Background. Over 240 million people are chronically infected with hepatitis B virus (HBV), the leading cause of liver cancer worldwide. The quantification of the HBV DNA level is critical for monitoring the efficacy of antiviral treatment of chronic HBV patients. Methods. In our study, we compared the performance of the artus HBV QS-RGQ assay to the CAP/CTM v2.0 test, as a reference method, on 142 Moroccan patients. The analytical performance of the artus HBV QS-RGQ assay, such as the limit of detection, quantification, precision, reproducibility, and linearity, was determined using dilution series from 10 to 0.1 log10 IU/mL. Results.
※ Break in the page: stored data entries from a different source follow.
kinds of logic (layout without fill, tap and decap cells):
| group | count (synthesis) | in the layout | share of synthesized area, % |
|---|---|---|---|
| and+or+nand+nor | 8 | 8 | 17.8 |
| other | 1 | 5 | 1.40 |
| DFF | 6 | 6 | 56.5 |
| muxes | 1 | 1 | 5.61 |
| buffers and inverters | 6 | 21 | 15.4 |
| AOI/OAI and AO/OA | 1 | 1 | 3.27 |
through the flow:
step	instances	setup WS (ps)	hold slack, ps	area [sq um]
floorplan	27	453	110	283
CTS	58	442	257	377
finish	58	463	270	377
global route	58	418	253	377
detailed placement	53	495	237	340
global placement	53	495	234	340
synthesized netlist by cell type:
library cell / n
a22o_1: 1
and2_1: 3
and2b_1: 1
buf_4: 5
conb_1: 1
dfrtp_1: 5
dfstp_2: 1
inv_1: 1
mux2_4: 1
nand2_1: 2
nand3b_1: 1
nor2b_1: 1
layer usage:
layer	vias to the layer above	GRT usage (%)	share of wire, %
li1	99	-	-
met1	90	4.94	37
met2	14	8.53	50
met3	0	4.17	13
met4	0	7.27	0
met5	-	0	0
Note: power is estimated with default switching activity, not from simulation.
**src/rtl/tl_pkg.sv**
```systemverilog
package tl_pkg;

  typedef enum logic [1:0] {
    PH_GO      = 2'd0,
    PH_FLASH   = 2'd1,
    PH_CAUTION = 2'd2
  } phase_e;

  typedef enum logic {
    DIR_EW = 1'b0,
    DIR_NS = 1'b1
  } dir_e;

  typedef struct packed {
    logic red;
    logic amber;
    logic go;
  } lamp_t;

  localparam lamp_t LAMP_DARK  = '{red: 1'b0, amber: 1'b0, go: 1'b0};
  localparam lamp_t LAMP_RED   = '{red: 1'b1, amber: 1'b0, go: 1'b0};
  localparam lamp_t LAMP_AMBER = '{red: 1'b0, amber: 1'b1, go: 1'b0};
  localparam lamp_t LAMP_GO    = '{red: 1'b0, amber: 1'b0, go: 1'b1};

endpackage

```
**src/rtl/tl_reset_sync.sv**
```systemverilog
module tl_reset_sync #(
  parameter int STAGES = 2
) (
  input  logic clk,
  input  logic rst_n,
  output logic rst_sync_n
);

  logic [STAGES-1:0] chain_q;

  always_ff @(posedge clk or negedge rst_n) begin
    if (!rst_n) begin
      chain_q <= '0;
    end else begin
      chain_q <= {chain_q[STAGES-2:0], 1'b1};
    end
  end

  assign rst_sync_n = chain_q[STAGES-1];

endmodule

```
**src/rtl/tl_phase_seq.sv**
```systemverilog
module tl_phase_seq
  import tl_pkg::*;
#(
  parameter int GO_CYC      = 7,
  parameter int FLASH_CYC   = 4,
  parameter int CAUTION_CYC = 3,
  parameter int CNT_W       = 3
) (
  input  logic             clk,
  input  logic             rst_n,
  input  logic             step_en,
  output phase_e           phase_d,
  output dir_e             dir_d,
  output logic [CNT_W-1:0] cnt_d
);

  localparam logic [CNT_W-1:0] GO_LAST      = CNT_W'(GO_CYC - 1);
  localparam logic [CNT_W-1:0] FLASH_LAST   = CNT_W'(FLASH_CYC - 1);
  localparam logic [CNT_W-1:0] CAUTION_LAST = CNT_W'(CAUTION_CYC - 1);

  phase_e           phase_q;
  dir_e             dir_q;
  logic [CNT_W-1:0] cnt_q;
  logic [CNT_W-1:0] last_cnt;
  logic             at_last;

  // Length of the current phase.
  always_comb begin
    unique case (phase_q)
      PH_GO:      last_cnt = GO_LAST;
      PH_FLASH:   last_cnt = FLASH_LAST;
      PH_CAUTION: last_cnt = CAUTION_LAST;
      default:    last_cnt = '0;
    endcase
  end

  assign at_last = (cnt_q == last_cnt);

  // Next-state process.
  always_comb begin
    phase_d = phase_q;
    dir_d   = dir_q;
    cnt_d   = cnt_q;
    if (step_en) begin
      if (at_last) begin
        cnt_d = '0;
        unique case (phase_q)
          PH_GO:      phase_d = PH_FLASH;
          PH_FLASH:   phase_d = PH_CAUTION;
          PH_CAUTION: begin
            phase_d = PH_GO;
            dir_d   = (dir_q == DIR_EW) ? DIR_NS : DIR_EW;
          end
          default: begin
            phase_d = PH_GO;
            dir_d   = DIR_EW;
          end
        endcase
      end else begin
        cnt_d = cnt_q + 1'b1;
      end
    end
  end

  // Register process.
  always_ff @(posedge clk or negedge rst_n) begin
    if (!rst_n) begin
      phase_q <= PH_GO;
      dir_q   <= DIR_EW;
      cnt_q   <= '0;
    end else if (step_en) begin
      phase_q <= phase_d;
      dir_q   <= dir_d;
      cnt_q   <= cnt_d;
    end
  end

endmodule

```
**src/rtl/tl_lamp_decode.sv**
```systemverilog
module tl_lamp_decode
  import tl_pkg::*;
#(
  parameter bit OWN_DIR = 1'b0
) (
  input  phase_e phase,
  input  dir_e   dir,
  input  logic   flash_lit,
  output lamp_t  lamp
);

  always_comb begin
    lamp = LAMP_RED;
    if (dir == dir_e'(OWN_DIR)) begin
      unique case (phase)
        PH_GO:      lamp = LAMP_GO;
        PH_FLASH:   lamp = flash_lit ? LAMP_GO : LAMP_DARK;
        PH_CAUTION: lamp = LAMP_AMBER;
        default:    lamp = LAMP_RED;
      endcase
    end
  end

endmodule

```
**src/rtl/tl_crossing_ctrl.sv**
```systemverilog
module tl_crossing_ctrl
  import tl_pkg::*;
#(
  parameter int GO_CYC      = 7,
  parameter int FLASH_CYC   = 4,
  parameter int CAUTION_CYC = 3,
  parameter int SYNC_STAGES = 2
) (
  input  logic clk,
  input  logic rst_n,
  output logic ew_red,
  output logic ew_amber,
  output logic ew_go,
  output logic ns_red,
  output logic ns_amber,
  output logic ns_go
);

  localparam int MAX_CYC = (GO_CYC > FLASH_CYC)
                         ? ((GO_CYC > CAUTION_CYC) ? GO_CYC : CAUTION_CYC)
                         : ((FLASH_CYC > CAUTION_CYC) ? FLASH_CYC : CAUTION_CYC);
  localparam int CNT_W   = (MAX_CYC > 2) ? $clog2(MAX_CYC) : 1;
  localparam int N_DIR   = 2;

  logic             rst_sync_n;
  logic             step_en;
  phase_e           phase_d;
  dir_e             dir_d;
  logic [CNT_W-1:0] cnt_d;
  lamp_t            lamp_d [N_DIR];
  lamp_t            lamp_q [N_DIR];

  tl_reset_sync #(.STAGES(SYNC_STAGES)) u_rsync (
    .clk       (clk),
    .rst_n     (rst_n),
    .rst_sync_n(rst_sync_n)
  );

  // The sequencer steps every cycle once reset is released.
  assign step_en = 1'b1;

  tl_phase_seq #(
    .GO_CYC     (GO_CYC),
    .FLASH_CYC  (FLASH_CYC),
    .CAUTION_CYC(CAUTION_CYC),
    .CNT_W      (CNT_W)
  ) u_seq (
    .clk    (clk),
    .rst_n  (rst_sync_n),
    .step_en(step_en),
    .phase_d(phase_d),
    .dir_d  (dir_d),
    .cnt_d  (cnt_d)
  );

  // One decoder and one output register per direction. The decoder looks
  // at the next state, so each register holds the lamps of the state the
  // sequencer is now in.
  for (genvar d = 0; d < N_DIR; d++) begin : g_dir
    localparam lamp_t START = (d == 0) ? LAMP_GO : LAMP_RED;

    tl_lamp_decode #(.OWN_DIR(d[0])) u_dec (
      .phase    (phase_d),
      .dir      (dir_d),
      .flash_lit(cnt_d[0]),
      .lamp     (lamp_d[d])
    );

    always_ff @(posedge clk or negedge rst_sync_n) begin
      if (!rst_sync_n) begin
        lamp_q[d] <= START;
      end else if (step_en) begin
        lamp_q[d] <= lamp_d[d];
      end
    end
  end

  assign ew_red   = lamp_q[0].red;
  assign ew_amber = lamp_q[0].amber;
  assign ew_go    = lamp_q[0].go;
  assign ns_red   = lamp_q[1].red;
  assign ns_amber = lamp_q[1].amber;
  assign ns_go    = lamp_q[1].go;

endmodule

```
**config.mk**
```make
export PLATFORM = sky130hd
export DESIGN_NAME = tl_crossing_ctrl
export DESIGN_NICKNAME = d
export VERILOG_FILES = /design/src/rtl/tl_pkg.sv /design/src/rtl/tl_reset_sync.sv /design/src/rtl/tl_phase_seq.sv /design/src/rtl/tl_lamp_decode.sv /design/src/rtl/tl_crossing_ctrl.sv
export SDC_FILE = /design/constraint.sdc
export NUM_CORES = 1
export LEC_CHECK = 0
export ABC_CLOCK_PERIOD_IN_PS = 800
export BUFFER_PORTS_ARGS = -buffer_cell sky130_fd_sc_hd__buf_2
export CAP_MARGIN = 20
export CORE_MARGIN = 2
export CORE_UTILIZATION = 40
export DETAILED_ROUTE_END_ITERATION = 6
export GPL_TIMING_DRIVEN = 0
export PLACE_DENSITY = 0.61
export SYNTH_ARGS = -nofsm -noshare
export SYNTH_HDL_FRONTEND = slang
export SYNTH_SLANG_ARGS = --single-unit
```
**constraint.sdc**
```tcl
create_clock -name clk -period 0.8 [get_ports clk]
set_clock_uncertainty 0.1 [all_clocks]
set_input_delay 0.12 -clock clk [delete_from_list [all_inputs] [get_ports clk]]
set_output_delay 0.12 -clock clk [all_outputs]
set_load 0.01 [all_outputs]
```
; After elaboration in Yosys (flattened, before gate mapping)
; Cells that the tools add are included.
[word_totals]
regBits = 14
in_bits = 2
out_inout_bits = 6
[op_classes]
n_addsub = 1
eq_ne = 5
n_mux = 11
reduce_logical = 3
[op_table]
columns = cell, count
row1 = 3-bit one-hot mux with 3 select lines, 2
row2 = 3-bit 2-to-1 mux, 3
row3 = "2-bit by 1-bit equality test with 1-bit output, second input constant", 2
row4 = "2-bit equality test, second input constant", 2
row5 = 2-bit zero test, 2
row6 = 2-bit one-hot mux with 2 select lines, 1
row7 = "3-bit by 1-bit adder with 3-bit output, second input constant", 1
row8 = 3-bit equality test, 1
row9 = 1-bit 2-to-1 mux, 3
row10 = 2-bit 2-to-1 mux, 1
row11 = 1-bit one-hot mux with 2 select lines, 1
row12 = 2-bit OR reduction, 1

; Depth between registers and ports, before layout
[logic_depth]
ltp_word = 7
depth_mapped = 5
mapped_depth_nobuf = 4

; By module
; From an unflattened synthesis, not the netlist that was laid out.
[hier_totals]
hier_cells = 68
hier_area_um2 = 763.2
[modules_own_cells]
columns = mod, n_inst, cells_per_inst, area_each_um2, seq_area_each_um2
row1 = tl_phase_seq, 1, 48, 483.0, 150.1
row2 = tl_crossing_ctrl, 1, 7, 156.4, 152.6
row3 = tl_reset_sync, 1, 3, 53.8, 50.0
row4 = tl_lamp_decode at g_dir[0].u_dec, 1, 4, 36.3, 0.0
row5 = tl_lamp_decode at g_dir[1].u_dec, 1, 6, 33.8, 0.0

; Worst setup path after synthesis
; No wires, ideal clock.
[synth_path]
path_kind = register -> register
from = register u_seq.cnt_q[0]
to = register lamp_q, in the netlist ew_go
setup_time_ps = 92
arrival_ps = 1052
setup_slack_ps = -444
path_stages_with_launch = 5
n_path_buf = 0
path_cell_list = dfrtp_1 -> and2b_1 -> nor2_1 -> o311ai_0 -> o21ai_1
[synth_lines]
columns = element, line_no
row1 = start: declaration, tl_phase_seq.sv:23  ; logic [CNT_W-1:0] cnt_q;
row2 = start signal: assignment, tl_phase_seq.sv:74  ; cnt_q <= cnt_d;
row3 = end signal: indexed assignment, tl_crossing_ctrl.sv:73  ; lamp_q[d] <= lamp_d[d];
row4 = end: declaration, tl_crossing_ctrl.sv:31  ; lamp_t lamp_q [N_DIR];

; Worst setup path after layout
[layout_path]
from = register u_seq.phase_q[0]
to = register u_seq.cnt_q[1]
[layout_via]
elab_chain_len = 4
word_cells_on_any_way = 6
[layout_rtl]
columns = element, line_no
row1 = start: declaration, tl_phase_seq.sv:21  ; phase_e phase_q;
row2 = start signal: assignment, tl_phase_seq.sv:72  ; phase_q <= phase_d;
row3 = 2-bit equality test (tied with other cells), tl_phase_seq.sv:29  ; unique case (phase_q)
row4 = 3-bit one-hot mux with 3 select lines *, tl_phase_seq.sv:29
row5 = 3-bit equality test *, tl_phase_seq.sv:37  ; assign at_last = (cnt_q == last_cnt);
row6 = 3-bit 2-to-1 mux *, tl_phase_seq.sv:45  ; if (at_last) begin
row7 = via cnt_d[1], tl_crossing_ctrl.sv:29  ; logic [CNT_W-1:0] cnt_d;
; The timed path passes the listed nets; every way through them passes the cells marked *.

==> flow_summary_export.csv <==
group,metric,value,unit
cts,clock_sinks,14,
sta,timing.final.crit_share,1.65,
sta,fin_crit,1.32,ns
routing,route.detailed.drc,0,
grt,antenna_found_initial,0,
finish,layout_commonest_cell,"buf_4",
routing,vias,625,
cts,clk_latency,0.29,ns
cts,cts_buffers,3,
logic_synthesis,ys_seq_elements,14,
logic_synthesis,synth_area,703,um^2
sta,max_freq,759,MHz
outcome,violations,"setup timing",
routing,wire_per_inst,14.4,um
grt,grt_max_degree,13,
logic_synthesis,synthesis.nets,74,
routing,drtIter0Drc,24,
setup_path,cp.arrival,1.40,ns
sta,drv_slew,0,
cts,cts_tree,"done",
finish,register_area,357,um^2
die,die_h,45.9,um
logic_synthesis,synth_top_area_share,0.427,
routing,firstDrtPassIters,4,
finish,fillers,136,
logic_synthesis,synth_area_leaders,"dfrtp_1 43%, dfstp_2 7.5%, o21ai_0 4.3%, a21oi_1 3.6%, buf_2 2.8%",
setup_path,end_kind,"register",
die,dieArea,0.00211,mm^2
place,dp_slack,-0.531,ns
routing,via_per_inst,5.68,
grt,grt_pass1_vias,527,
logic_synthesis,seq_area_frac_synth,0.502,
die,pin_count,8,
routing,routed_wl,1590,um
setup_path,worstPathRequired,0.89,ns
finish,diodes,0,
cts,clockRootBuffer,"clkbuf_4",
sta,setup_violations,18,
setup_path,critPathKind,"register to register",
sta,rsz0062_at_grt,"true",
grt,track_usage,0.153,
setup_path,crit_fanout,5,
place,io_buffers,7,
finish,area_delta_synth_final,41.1,%
hold_path,min_path_type,"primary input to asynchronous set/reset pin",
die,die_x,45.9,um
flow_run,maxCapViolations,0,
die,num_rows,15,
logic_synthesis,yosysWarnings,0,
power,power_per_cell_area,1270,mW/mm^2
logic_synthesis,synth_cell_types,33,
place,postPlaceCellArea,772,um^2
setup_path,r2r_setup_slack,-0.52,ns
sta,finalHoldViolations,0,
place,gp_congestion,0.809,
place,dpl.hpwl,896,um
finish,nNetsFinal,97,
outcome,status,"complete, but fails checks",
finish,drive_gt1_frac,0.484,
logic_synthesis,synthCells,71,
die,start_util,0.416,
routing,ant_nets,0,
cts,clkTransAtPathRegs,0.09,ns
finish,multi_input_area,372,um^2
grt,overflow,0,
power,irDropWorstVdd,0.000754,V
sta,setup_slack,-0.517,ns
setup_path,startpoint_type,"register",
cts,clock_path_buffers,2,
finish,final_area,992,um^2
die,core_area,0.00169,mm^2
finish,final_cell_mix,"10 x buf_4, 9 x dfrtp_1, 7 x buf_6, 5 x nand2_1, 5 x buf_2",
cts,htree_levels,1,
logic_synthesis,synth_top_area_cell,"dfrtp_1",
logic_synthesis,postSynthAreaPerCell,9.90,um^2
power,leakagePower,0.442,nW
grt,grt_pass1_wl,2260,um
critical path: stages, from the launching register on:
cell,delay (ns)
dfrtp_2,0.48
xnor2_2,0.17
o31a_1,0.26
o211a_1,0.20
layout make-up:
type                    count  share of cell area
multi-input cells          48               0.375
flip-flops and latches     14               0.359
repair buffers             18               0.137
plain buffers               5              0.0530
clock buffers               4              0.0366
well taps                  17              0.0214
inverters                   4              0.0177
metal layers:
metal  global-route usage  up-vias  part of all wire
met4               0.0857        0             0.028
li1                     -      301                 -
met3               0.0357        5             0.035
met1                0.200      305              0.45
met2                0.231       14              0.49
met5                    0        -                 0
cells by family after synthesis:
group                      share of synthesized area
DFF                                            0.502
buffers and inverters                         0.0605
and+or+nand+nor                                0.151
other                                        0.00533
muxes                                         0.0160
adders and majority gates                     0.0178
xor gates and xnor gates                      0.0125
AOI/OAI and AO/OA                              0.235
flip-flops by register name, indices dropped and copies added, names as in the netlist:
signal,count
ew_amber,1
ew_go,1
ew_red,1
ns_amber,1
ns_go,1
ns_red,1
u_rsync.chain_q,2
u_seq.cnt_q,3
u_seq.dir_q,1
u_seq.phase_q,2
power by group:
group / switching, mW / internal, mW / total, mW
sequential: 0.0118 / 0.712 / 0.724
combinational: 0.00283 / 0.00491 / 0.00774
clock: 0.247 / 0.278 / 0.524
per-stage QoR:
stage / TNS [ns] / power, mW / util / hold WS, ns / instances
6_report: -7.04 / 1.26 / 0.587 / 0.0367 / 110
5_1_grt: -7.98 / 1.31 / 0.587 / 0.0312 / 110
4_1_cts: -6.94 / 1.26 / 0.539 / 0.0319 / 105
3_5_place_dp: -5.64 / 0.743 / 0.457 / -0.192 / 95
3_3_place_gp: -5.68 / 0.743 / 0.457 / -0.195 / 95
2_1_floorplan: -4.23 / 0.736 / - / -0.276 / 71
cell usage after synthesis, drive strengths merged:
| cell type | number |
|---|---|
| nor2b | 2 |
| and2 | 2 |
| o41ai | 1 |
| mux2 | 1 |
| o31a | 1 |
| o311ai | 1 |
| inv | 4 |
| buf | 5 |
| nand4b | 1 |
| dfrtp | 12 |
| xnor2 | 1 |
| a311oi | 1 |
| a211oi | 1 |
| a2bb2oi | 1 |
| a21oi | 5 |
| nand2 | 5 |
| o2bb2ai | 1 |
| o32ai | 1 |
| nor3b | 1 |
| o211a | 1 |
| o31ai | 1 |
| a32o | 1 |
| o21ai | 7 |
| nor3 | 1 |
| nor2 | 5 |
| and2b | 1 |
| conb | 1 |
| dfstp | 2 |
| nand3 | 2 |
| ha | 1 |
| a211o | 1 |
what timing repair did:
item,in CTS,in global routing
hold endpoints to repair,2,0
pin swaps,13,8
gates resized for setup,15,12
buffers inserted,5,5
setup endpoints to repair,18,18
hold buffers,1,0
final timing paths:
check | cells after the start | startpoint | end
max in group asynchronous | 0 | u_rsync.chain_q[1]$_DFF_PN0_ | u_seq.cnt_q[2]$_DFF_PN0_
worst min-delay path | 2 | rst_n | u_rsync.chain_q[0]$_DFF_PN0_
worst max-delay path | 3 | u_seq.phase_q[0]$_DFF_PN0_ | u_seq.cnt_q[1]$_DFF_PN0_
min in group clk | 0 | u_rsync.chain_q[0]$_DFF_PN0_ | u_rsync.chain_q[1]$_DFF_PN0_
worst min register to register | 0 | u_rsync.chain_q[1]$_DFF_PN0_ | u_seq.dir_q$_DFF_PN0_
worst max register to register | 3 | u_seq.phase_q[0]$_DFF_PN0_ | u_seq.cnt_q[1]$_DFF_PN0_
Note: power is estimated with default switching activity, not from simulation.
Detection rates and viral loads quantified by the artus HBV QS-RGQ assay were significantly lower than those from the CAP/CTM v2.0 assay (73.94% vs. 82.39%; 3.34±1.94 log10 IU/mL vs. 3.91±2.45 log10 IU/mL; p<0.01). A Bland-Altman plot found a mean difference of CAP/CTM v2.0−artus HBV QS−RGQ=0.5717 log10 IU/mL, with an average range of -1.13 to 2.31 log10 IU/mL. The two methods demonstrated a high correlation (r=0.88) for 100 positive samples, a moderate correlation for samples below 2000 IU/mL (r=0.76), and a very high correlation for the samples above 2000 IU/mL (r=0.95). Linearity of the artus QS-RGQ test ranged from 1.07 to 7.51 log10 IU/mL. Conclusion. The artus HBV QS-RGQ assay showed a strong correlation, precision, and linearity in comparison with the CAP/CTM v2.0. However, viral loads determined by the artus HBV QS-RGQ assay were lower than those determined by the CAP/CTM v2.0 assay.